Planificar bien la sucesión

Uno de los quebraderos de cabeza más recurrentes en la farmacia es la sucesión, y ello tendrá que plasmarse también en el protocolo familiar. “El problemas es que el titular, por lo general, no tiene pensada su jubilación y quiere seguir viviendo como hasta el momento, con acceso a la liquidez del negocio. Lo primero que todo farmacéutico debería hacer es planificar con tiempo su jubilación, a partir de los 40 años, contando con que deberá vivir sin la farmacia”, recomienda Isabel Marín, responsable de Farmacia y Derecho.

Otro tema candente que también debería quedar resuelto por escrito es qué hacer cuando se queda la botica un hermano, cómo debe pagar al resto y qué pasa con el cónyuge superviviente cuando fallece el titular.

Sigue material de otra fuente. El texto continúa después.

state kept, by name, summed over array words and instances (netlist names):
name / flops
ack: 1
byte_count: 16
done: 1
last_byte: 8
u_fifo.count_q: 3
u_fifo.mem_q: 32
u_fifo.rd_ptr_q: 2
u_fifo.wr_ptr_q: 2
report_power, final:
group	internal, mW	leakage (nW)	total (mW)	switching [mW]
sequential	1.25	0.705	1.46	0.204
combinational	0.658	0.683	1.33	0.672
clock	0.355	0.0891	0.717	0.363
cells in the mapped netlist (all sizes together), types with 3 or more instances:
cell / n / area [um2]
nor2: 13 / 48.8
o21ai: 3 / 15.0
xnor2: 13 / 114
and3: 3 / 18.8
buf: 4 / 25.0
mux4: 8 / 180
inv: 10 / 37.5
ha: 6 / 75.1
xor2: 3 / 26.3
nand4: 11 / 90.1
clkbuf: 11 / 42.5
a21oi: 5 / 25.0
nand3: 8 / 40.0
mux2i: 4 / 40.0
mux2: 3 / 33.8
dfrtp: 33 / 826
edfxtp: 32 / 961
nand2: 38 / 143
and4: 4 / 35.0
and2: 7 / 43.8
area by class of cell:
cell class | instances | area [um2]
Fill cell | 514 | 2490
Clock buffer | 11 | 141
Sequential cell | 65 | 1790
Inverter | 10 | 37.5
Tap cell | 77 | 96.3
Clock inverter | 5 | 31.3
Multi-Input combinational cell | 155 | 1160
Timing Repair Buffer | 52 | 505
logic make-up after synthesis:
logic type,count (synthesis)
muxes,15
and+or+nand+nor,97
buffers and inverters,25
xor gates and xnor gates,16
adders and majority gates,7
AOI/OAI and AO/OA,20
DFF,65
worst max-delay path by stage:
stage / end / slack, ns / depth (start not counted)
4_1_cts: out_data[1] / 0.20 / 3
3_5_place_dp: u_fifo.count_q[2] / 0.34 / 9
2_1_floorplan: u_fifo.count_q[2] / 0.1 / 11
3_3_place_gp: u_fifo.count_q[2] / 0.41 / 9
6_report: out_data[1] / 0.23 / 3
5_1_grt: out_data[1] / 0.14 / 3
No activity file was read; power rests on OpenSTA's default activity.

Malvender la farmacia, consecuencia de no resolver discrepancias

Los conflictos surgen debido a una comunicación deficiente y a una falta de asunción de roles, y las consecuencias en estos casos pueden ser letales para el negocio. “Malvender la farmacia por falta de acuerdos es una de ellas. Es importante que el titular se deje aconsejar, porque aunque piense que todo lo sabe, lo cierto es que muchas veces se arrepiente de las consecuencias que se pueden generar tras su jubilación”, dice Isabel Marín, responsable de Farmacia y Derecho.

En opinión de Luis Huete, profesor del IESE Business School, la no resolución de conflictos hace que la farmacia acabe enferma, “con mal servicio, sin creatividad y con un aire que se respira infusible”.

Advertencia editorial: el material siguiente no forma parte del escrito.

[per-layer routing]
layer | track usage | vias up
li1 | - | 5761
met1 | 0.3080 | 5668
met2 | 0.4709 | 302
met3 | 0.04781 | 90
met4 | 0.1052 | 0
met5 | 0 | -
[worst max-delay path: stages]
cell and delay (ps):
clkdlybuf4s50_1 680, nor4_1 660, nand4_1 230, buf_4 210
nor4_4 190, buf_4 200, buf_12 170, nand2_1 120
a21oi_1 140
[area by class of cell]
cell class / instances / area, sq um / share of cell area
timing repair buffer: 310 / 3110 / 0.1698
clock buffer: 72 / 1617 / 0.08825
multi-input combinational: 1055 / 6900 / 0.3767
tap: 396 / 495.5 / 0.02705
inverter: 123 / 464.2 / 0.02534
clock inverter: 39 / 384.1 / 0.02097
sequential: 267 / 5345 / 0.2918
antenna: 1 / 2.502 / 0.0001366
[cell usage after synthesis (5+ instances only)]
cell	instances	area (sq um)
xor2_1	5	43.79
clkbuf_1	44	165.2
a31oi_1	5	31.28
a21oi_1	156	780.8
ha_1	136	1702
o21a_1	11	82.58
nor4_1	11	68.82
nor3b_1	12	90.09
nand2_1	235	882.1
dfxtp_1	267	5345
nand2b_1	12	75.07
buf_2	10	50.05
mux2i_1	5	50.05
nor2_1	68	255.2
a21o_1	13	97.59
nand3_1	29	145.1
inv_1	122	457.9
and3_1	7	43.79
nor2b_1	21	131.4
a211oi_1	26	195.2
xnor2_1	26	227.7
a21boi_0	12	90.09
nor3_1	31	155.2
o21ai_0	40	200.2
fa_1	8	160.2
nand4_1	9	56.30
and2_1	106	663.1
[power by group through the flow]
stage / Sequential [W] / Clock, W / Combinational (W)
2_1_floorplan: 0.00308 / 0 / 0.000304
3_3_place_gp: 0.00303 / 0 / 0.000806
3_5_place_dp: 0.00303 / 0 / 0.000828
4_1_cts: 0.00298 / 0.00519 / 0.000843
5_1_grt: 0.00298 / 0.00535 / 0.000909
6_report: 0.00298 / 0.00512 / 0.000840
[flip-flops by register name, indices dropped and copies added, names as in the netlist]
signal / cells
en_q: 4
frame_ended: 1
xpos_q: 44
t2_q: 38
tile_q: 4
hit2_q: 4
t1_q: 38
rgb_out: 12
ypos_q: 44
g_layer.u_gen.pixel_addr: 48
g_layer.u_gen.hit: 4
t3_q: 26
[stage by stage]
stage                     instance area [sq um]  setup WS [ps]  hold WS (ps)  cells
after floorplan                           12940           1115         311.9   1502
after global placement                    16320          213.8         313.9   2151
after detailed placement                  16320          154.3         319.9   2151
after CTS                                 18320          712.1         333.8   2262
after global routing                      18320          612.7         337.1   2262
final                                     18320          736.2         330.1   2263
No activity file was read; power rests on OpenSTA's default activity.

Precisamente por ello, es importante definir las áreas de responsabilidad de cada miembro del equipo y comunicarlas. “Establecido el régimen interno, lo más importante es no desacreditar nunca al familiar que haya dado una orden o cualquier actuación que haya emprendido, pues en ese caso el conflicto está servido y será muy difícil recomponer el funcionamiento normal del centro de trabajo”, asegura Eugenio Fernández López, abogado responsable del Departamento Laboral de Orbaneja. Añade que, ante una situación de incumplimiento de las órdenes del familiar, “no cabrá otra solución que abrir un expediente sancionador, llegándose incluso, en caso de reincidencia, a la sanción del despido”.